AIWS accurately predicts pig weights, offering a feasible alternative to manual weighing in large-scale farms. This technology enhances growth curve analysis for growing-finishing pigs.
Area of Science:
- Animal Science
- Agricultural Technology
- Precision Livestock Farming
Background:
- Accurate monitoring of pig body weight is crucial for optimizing growth and management in intensive farming systems.
- Traditional manual weighing is labor-intensive and can be stressful for animals.

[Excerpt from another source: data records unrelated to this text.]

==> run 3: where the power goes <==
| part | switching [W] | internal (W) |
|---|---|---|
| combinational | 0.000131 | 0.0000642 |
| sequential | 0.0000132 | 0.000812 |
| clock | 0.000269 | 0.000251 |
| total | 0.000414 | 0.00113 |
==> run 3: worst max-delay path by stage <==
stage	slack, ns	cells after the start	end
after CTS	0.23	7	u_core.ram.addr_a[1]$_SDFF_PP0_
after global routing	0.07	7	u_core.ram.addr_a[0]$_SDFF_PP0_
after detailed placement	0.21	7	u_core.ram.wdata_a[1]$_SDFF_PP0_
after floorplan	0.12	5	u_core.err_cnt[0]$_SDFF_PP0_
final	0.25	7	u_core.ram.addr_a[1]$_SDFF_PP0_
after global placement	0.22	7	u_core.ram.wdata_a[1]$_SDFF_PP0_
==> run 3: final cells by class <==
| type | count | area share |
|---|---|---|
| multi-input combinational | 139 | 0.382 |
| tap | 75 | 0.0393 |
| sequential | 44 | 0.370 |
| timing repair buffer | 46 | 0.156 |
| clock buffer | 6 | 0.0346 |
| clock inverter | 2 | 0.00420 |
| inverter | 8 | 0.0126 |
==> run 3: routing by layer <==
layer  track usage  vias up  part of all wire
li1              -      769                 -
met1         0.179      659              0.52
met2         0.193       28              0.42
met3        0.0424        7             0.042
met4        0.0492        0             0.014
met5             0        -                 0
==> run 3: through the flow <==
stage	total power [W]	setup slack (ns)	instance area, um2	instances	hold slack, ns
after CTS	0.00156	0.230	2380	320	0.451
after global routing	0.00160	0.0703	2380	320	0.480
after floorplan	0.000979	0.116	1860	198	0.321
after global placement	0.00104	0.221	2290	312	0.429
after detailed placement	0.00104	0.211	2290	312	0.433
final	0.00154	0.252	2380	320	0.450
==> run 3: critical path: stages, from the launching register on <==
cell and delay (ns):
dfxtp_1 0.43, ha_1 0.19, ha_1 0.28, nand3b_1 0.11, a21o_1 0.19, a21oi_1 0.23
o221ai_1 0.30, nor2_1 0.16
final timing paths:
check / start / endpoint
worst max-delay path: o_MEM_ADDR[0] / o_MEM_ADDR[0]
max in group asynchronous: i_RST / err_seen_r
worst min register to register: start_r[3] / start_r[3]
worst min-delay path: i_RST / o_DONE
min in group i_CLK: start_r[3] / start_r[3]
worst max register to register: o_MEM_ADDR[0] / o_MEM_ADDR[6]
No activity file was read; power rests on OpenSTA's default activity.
### src/rtl/id_verify_pkg.sv
// Shared constants for the ID digit verifier: the reference ID, the FSM
// encoding and a helper that decodes a 1-based digit position.
package id_verify_pkg;

  localparam int NUM_DIGITS = 5;

  localparam logic [3:0] ID_D1 = 4'd2;
  localparam logic [3:0] ID_D2 = 4'd0;
  localparam logic [3:0] ID_D3 = 4'd4;
  localparam logic [3:0] ID_D4 = 4'd7;
  localparam logic [3:0] ID_D5 = 4'd1;

  // Slot 0 holds position 1.
  localparam logic [NUM_DIGITS-1:0][3:0] ID_DIGITS = {ID_D5, ID_D4, ID_D3, ID_D2, ID_D1};

  typedef enum logic [2:0] {
    ST_IDLE    = 3'd0,
    ST_CHECK   = 3'd1,
    ST_PASS    = 3'd2,
    ST_FAIL    = 3'd3,
    ST_LOCKOUT = 3'd4
  } state_t;

  // One-hot slot select for position 1..5; zero for anything else.
  function automatic logic [NUM_DIGITS-1:0] slot_sel(input logic [3:0] idx);
    case (idx)
      4'd1:    slot_sel = 5'b00001;
      4'd2:    slot_sel = 5'b00010;
      4'd3:    slot_sel = 5'b00100;
      4'd4:    slot_sel = 5'b01000;
      4'd5:    slot_sel = 5'b10000;
      default: slot_sel = 5'b00000;
    endcase
  endfunction

endpackage

### src/rtl/id_digit_verify_lockout_timer.sv
// Lockout down-counter: load the duration, count down while enabled,
// done is asserted during the last counted cycle.
module lockout_timer #(
  parameter int LOCK_CYCLES = 16
) (
  input  logic Clk,
  input  logic Reset,
  input  logic i_load,
  input  logic i_count,
  output logic o_done
);

  localparam logic [15:0] LOAD_VAL = 16'(LOCK_CYCLES);

  logic [15:0] r_cnt;

  // Down-counter; stops at zero so a stray count enable is harmless.
  always_ff @(posedge Clk) begin
    if (!Reset)                     r_cnt <= '0;
    else if (i_load)                r_cnt <= LOAD_VAL;
    else if (i_count && r_cnt != 0) r_cnt <= r_cnt - 16'd1;
  end

  assign o_done = (r_cnt == 16'd1);

endmodule

### src/rtl/id_digit_verify.sv
// Five-digit ID entry and verification with attempt counting and a timed
// lockout. All outputs come from registers or decoded registered state.
module id_digit_verify
  import id_verify_pkg::*;
#(
  parameter int MAX_ATTEMPTS = 3,
  parameter int LOCK_CYCLES  = 16
) (
  input  logic                  Clk,
  input  logic                  Reset,
  input  logic [3:0]            DigitIndex,
  input  logic [3:0]            DigitValue,
  input  logic                  Enter,
  input  logic                  Clear,
  output logic [NUM_DIGITS-1:0] EnteredMask,
  output logic                  Unlocked,
  output logic                  Failed,
  output logic                  Locked,
  output logic [1:0]            AttemptCount
);

  localparam logic [1:0] MAX_A = 2'(MAX_ATTEMPTS);

  state_t                       r_state, w_state_nxt;
  logic [NUM_DIGITS-1:0][3:0]   r_slot;
  logic [NUM_DIGITS-1:0]        r_mask;
  logic [1:0]                   r_att;

  logic [NUM_DIGITS-1:0]        w_sel;
  logic [NUM_DIGITS-1:0]        w_mask_wr;
  logic                         w_wr;
  logic                         w_load, w_count, w_done;

  assign w_sel     = slot_sel(DigitIndex);
  // Clear beats Enter; out-of-range position or value is dropped.
  assign w_wr      = (r_state == ST_IDLE) && Enter && !Clear &&
                     (w_sel != '0) && (DigitValue <= 4'd9);
  assign w_mask_wr = r_mask | w_sel;

  lockout_timer #(.LOCK_CYCLES(LOCK_CYCLES)) u_timer (
    .Clk     (Clk),
    .Reset   (Reset),
    .i_load  (w_load),
    .i_count (w_count),
    .o_done  (w_done)
  );

  // State register.
  always_ff @(posedge Clk) begin
    if (!Reset) r_state <= ST_IDLE;
    else        r_state <= w_state_nxt;
  end

  // Next-state decode and timer control.
  always_comb begin
    w_state_nxt = r_state;
    w_load      = 1'b0;
    w_count     = 1'b0;
    case (r_state)
      ST_IDLE:    if (w_wr && w_mask_wr == '1) w_state_nxt = ST_CHECK;
      ST_CHECK:   w_state_nxt = (r_slot == ID_DIGITS) ? ST_PASS : ST_FAIL;
      ST_PASS:    if (Clear) w_state_nxt = ST_IDLE;
      ST_FAIL: begin
        // r_att already holds the incremented count here.
        if (r_att == MAX_A) begin
          w_state_nxt = ST_LOCKOUT;
          w_load      = 1'b1;
        end else begin
          w_state_nxt = ST_IDLE;
        end
      end
      ST_LOCKOUT: begin
        w_count = 1'b1;
        if (w_done) w_state_nxt = ST_IDLE;
      end
      default:    w_state_nxt = ST_IDLE;
    endcase
  end

  // Digit slots, entry mask and attempt counter.
  always_ff @(posedge Clk) begin
    if (!Reset) begin
      r_slot <= '0;
      r_mask <= '0;
      r_att  <= '0;
    end else begin
      case (r_state)
        ST_IDLE: begin
          if (Clear) begin
            r_mask <= '0;
          end else if (w_wr) begin
            r_mask <= w_mask_wr;
            for (int i = 0; i < NUM_DIGITS; i++)
              if (w_sel[i]) r_slot[i] <= DigitValue;
          end
        end
        ST_CHECK: begin
          if (w_state_nxt == ST_FAIL) begin
            r_mask <= '0;
            r_att  <= (r_att == 2'd3) ? 2'd3 : r_att + 2'd1;
          end
        end
        ST_PASS: begin
          if (Clear) begin
            r_mask <= '0;
            r_att  <= '0;
          end
        end
        ST_LOCKOUT: begin
          if (w_done) begin
            r_mask <= '0;
            r_att  <= '0;
          end
        end
        default: ;
      endcase
    end
  end

  assign EnteredMask  = r_mask;
  assign AttemptCount = r_att;
  assign Unlocked     = (r_state == ST_PASS);
  assign Failed       = (r_state == ST_FAIL);
  assign Locked       = (r_state == ST_LOCKOUT);

endmodule

### config.mk
export PLATFORM = sky130hd
export DESIGN_NAME = id_digit_verify
export DESIGN_NICKNAME = d
export VERILOG_FILES = /design/src/rtl/id_verify_pkg.sv /design/src/rtl/id_digit_verify_lockout_timer.sv /design/src/rtl/id_digit_verify.sv
export SDC_FILE = /design/constraint.sdc
export NUM_CORES = 1
export LEC_CHECK = 0
export CAP_MARGIN = 20
export CELL_PAD_IN_SITES_DETAIL_PLACEMENT = 1
export CELL_PAD_IN_SITES_GLOBAL_PLACEMENT = 1
export CORE_MARGIN = 2
export CORE_UTILIZATION = 40
export CTS_BUF_LIST = sky130_fd_sc_hd__clkbuf_4 sky130_fd_sc_hd__clkbuf_8
export DETAILED_ROUTE_END_ITERATION = 6
export GPL_TIMING_DRIVEN = 0
export PLACE_DENSITY = 0.76
export SLEW_MARGIN = 5
export SYNTH_ARGS = -nofsm -noshare
export SYNTH_HDL_FRONTEND = slang
export SYNTH_SLANG_ARGS = --single-unit
### constraint.sdc
create_clock -name Clk -period 2.2 [get_ports Clk]
set_clock_uncertainty 0.2 [all_clocks]
set_input_delay 0.44 -clock Clk [delete_from_list [all_inputs] [get_ports Clk]]
set_output_delay 0.44 -clock Clk [all_outputs]
set_load 0.1 [all_outputs]
==> key figures <==
Worst setup path
  – Worst Path Arrival: 2.25 ns
  – Critical path cell sequence: or4_4 > nor4_4 > a41oi_4 > o41a_1 > o21a_1
  – Slowest CP cell: or4_4
  – CP Launch Type: flip-flop
  – Required time of the critical path: 2.20 ns
  – Delay of the slowest cell on the worst path: 0.53 ns
  – Crit path max fanout: 5
  – Delay-heaviest family, CP: compound AO/OA/AOI/OAI gates
  – Setup CP Type: reg -> reg
  – WP buf/inv: 0
  – Crit end category: flip-flop

STA
  – RSZ-0062 raised after global routing: true
  – Finish-stage setup viols: 5
  – Final Hold Fails: 0
  – Final worst slack: -0.0507 ns
  – Slew Viols, Final: 0
  – Final period utilization: 1.02
  – Maximum clock rate: 444 MHz
  – Worst slew pin tran: 0.954 ns
  – Slew headroom: 0.366
  – Final min period: 2.25 ns

Synth
  – Area contributors post-synth: dfxtp_1, xnor2_1, a21boi_0, nor2_1, o21ai_0
  – Post-synthesis sequential area ratio: 0.408
  – Post-synth ARST share: 0
  – Most frequent cell after synthesis: dfxtp_1
  – Synth Net Count: 276
  – Count of cell types in the netlist: 38
  – Mapped Cells: 262
  – Dominant synthesized flop cell: dfxtp_1
  – Post-synth top cells: dfxtp_1, nor2_1, nand2_1, o21ai_0, a21boi_0
  – Number of synthesized flops with an enable pin: 0
  – Area share of the largest cell type after synthesis: 0.408
  – Post-Syn Area: 2260 sq um
  – Largest area contributor in the netlist: dfxtp_1
  – Warnings from Yosys: 0
  – Synth Register Bits: 46
  – Syn avg cell area: 8.61 sq um

Finish
  – Layout fillers: 644
  – Post-layout net count: 310
  – Final core utilization: 0.524
  – Diode count: 0
  – Layout cell share with drive strength beyond 1: 0.220
  – Area occupied by multi-input gates: 1400 sq um
  – Register area: 925 sq um
  – P&R area growth vs syn: 27.2%

Power and ir drop
  – Max VDD drop: 307 uV
  – P_int: 1080 uW
  – Combinational group share of total power: 0.067
  – Net switching fraction of the power: 0.241
  – Net Switching: 344 uW
  – Clock Power Share: 0.349
  – Seq pwr share: 0.584
  – Pleak: 0.000912 uW
  – Power per Cell Area: 498 nW/um^2

Global route
  – M1 GR Usage: 0.252
  – Met2 Track Usage GR: 0.349
  – Number of antenna violations at the first check in global routing: 0
  – Most used routing layer: met2
  – GRT Util Overall: 0.202
  – Pin count of the biggest net entering global routing: 14
  – Routing usage on met3: 0.0364
  – Vias in the first global route: 2036
  – First-pass GRT wire length: 9.87 mm
  – Total congestion overflow: 0

Clock network
  – CTS root buffer: clkbuf_8
  – CTS tree: done
  – Clock buffer depth: 2
  – # clock sinks: 46
  – H-tree depth: 2
  – CTS Hold Bufs: 0
  – Total CTS buffers: 5
  – Clock Latency Late Sink: 0.30 ns
  – CTS clk-pin slew, worst paths: 0.09 ns

Floorplanning
  – Die height: 79.1 microns
  – Initial Utilization: 0.412
  – Ports: 22
  – Die area: 6260 sq um
  – Core Area: 5470 sq um
  – Row count: 27
  – Die width: 79.1 microns

Drt
  – DR WL/cell: 16.2 microns
  – Routed vias/inst: 5.50
  – Routed Wire Length: 5.98 mm
  – DRC: 0
  – Via count: 2025
  – Iteration-0 DRC count of the detailed router: 66
  – DRT Pass-1 Iters: 4
  – ANT nets after route: 0

Run status
  – Status: finished, violations left
  – Violated checks: negative setup slack

Place
  – # port buffers: 18
  – Pre-CTS setup slack: -0.578 ns
  – Placer congestion estimate: 0.785
  – Detailed Place HPWL: 4.20 mm

Flow run
  – Max Cap Viol: 0

Hold path
  – Hold Path Class: reg -> reg
final timing paths:
| path | start | endpoint | slack, ns | cells past startpoint |
|---|---|---|---|---|
| worst min-delay path | r_slot[10] | r_slot[10] | 0.29 | 2 |
| worst min register to register | r_slot[10] | r_slot[10] | 0.29 | 2 |
| worst max register to register | u_timer.r_cnt[11] | EnteredMask[1] | -0.05 | 5 |
| worst max-delay path | u_timer.r_cnt[11] | EnteredMask[1] | -0.05 | 5 |
worst register-to-register path, stage by stage (launching register included):
cell and delay, ns:
dfxtp_2 0.34, or4_4 0.53, nor4_4 0.26, a41oi_4 0.18
o41a_1 0.48, o21a_1 0.14
cells by family (layout without fill, tap and decap cells):
group / Yosys count / after routing / synth area share
mux: 4 / 4 / 0.0177
buf+inv: 20 / 54 / 0.0344
compound gates: 69 / 69 / 0.210
fa+ha+maj: 2 / 2 / 0.0111
xor+xnor: 15 / 15 / 0.0582
simple gates: 106 / 106 / 0.260
flops: 46 / 46 / 0.408
power by group through the flow:
stage	Clock (uW)	Combinational (uW)	Sequential, uW
after detailed placement	0	90.1	855
after floorplan	0	40.7	863
after CTS	520	92.3	835
after global placement	0	89.1	855
final	499	95.2	835
after global routing	557	103	836
layer usage:
layer | wire, microns | share of wire
met1 | 2730 | 0.46
met2 | 2980 | 0.50
met3 | 176 | 0.029
met4 | 89 | 0.015
met5 | 0 | 0
what timing repair did:
action	in CTS	in global routing
setup endpoints to repair	50	51
resized for setup	54	37
pin swaps	11	7
cloned	1	0
buffers inserted	7	2
layout by cell type (no fill, tap or decap), types with 3 or more instances in the layout:
cell type / n
a211oi_1: 5
a21boi_0: 16
a21oi_1: 9
buf_4: 8
buf_6: 4
clkbuf_1: 5
clkbuf_2: 5
clkbuf_4: 3
clkbuf_8: 7
clkdlybuf4s15_1: 3
clkdlybuf4s50_1: 5
dfxtp_1: 43
dfxtp_2: 3
dlymetal6s2s_1: 3
inv_1: 4
mux2i_1: 4
nand2_1: 18
nand2b_1: 4
nand3_1: 4
nand4_1: 4
nor2_1: 22
nor2_2: 5
nor2b_1: 6
nor3_2: 3
nor3b_1: 3
nor4_1: 7
nor4b_1: 5
o21a_1: 7
o21ai_0: 15
o21ai_1: 5
xnor2_1: 15
metrics by stage:
stage | std cells | TNS, ns | total power [uW] | hold slack (ns) | instance area (sq um)
after floorplan | 262 | -0.481 | 904 | 0.250 | 2300
after global placement | 352 | -12.90 | 944 | 0.268 | 2570
after detailed placement | 352 | -14.48 | 945 | 0.277 | 2570
after CTS | 366 | -0.894 | 1450 | 0.292 | 2760
after global routing | 368 | -1.15 | 1500 | 0.310 | 2870
final | 368 | -0.235 | 1430 | 0.288 | 2870
flip-flops by register name, indices dropped and copies added, names as in the netlist:
name           cells
AttemptCount       2
r_slot            20
r_state            3
EnteredMask        5
u_timer.r_cnt     16
final cells by class:
type                            count  area share
Multi-Input combinational cell    196       0.489
Sequential cell                    46       0.322
Buffer                             14      0.0331
Inverter                            6      0.0100
Tap cell                           72      0.0314
Clock inverter                      2     0.00349
Timing Repair Buffer               27      0.0867
Clock buffer                        5      0.0240
(Power assumes the default switching activity.)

- Automated systems offer potential for more efficient and less disruptive weight monitoring.
Purpose of the Study:
- To evaluate the accuracy and effectiveness of an Automated Imaging Weighing System (AIWS) for predicting body weights of growing-finishing pigs.
- To compare the growth curve fitting performance of AIWS-derived data with traditional manual weighing methods.
- To determine the feasibility of AIWS as a replacement for manual weighing in commercial pig production.
Main Methods:
- 106 growing-finishing pigs were weighed using both manual methods and AIWS.
- Accuracy was assessed using Mean Absolute Error (MAE), Mean Absolute Percentage Error (MAPE), and Root Mean Square Error (RMSE).
- Growth curves were fitted using data from both methods, comparing model fit using AIC and BIC values.
Main Results:
- AIWS demonstrated high accuracy with MAE of 3.48 kg, MAPE of 3.71%, and RMSE of 4.43 kg for pigs between 60-120 kg.
- A strong positive correlation (r=0.9410, R²=0.8854, p<0.001) was found between AIWS and manual weight measurements.
- AIWS resulted in lower AIC and BIC values, indicating superior growth curve fitting compared to the manual method, with the Logistic model being the best fit.
Conclusions:
- AIWS provides accurate body weight predictions for growing-finishing pigs in real-world production settings.
- The AIWS method offers superior performance in fitting growth curves compared to traditional manual weighing.
- AIWS is a viable and potentially more efficient alternative to manual weighing for monitoring pig weights (50-120 kg) in large-scale farming operations.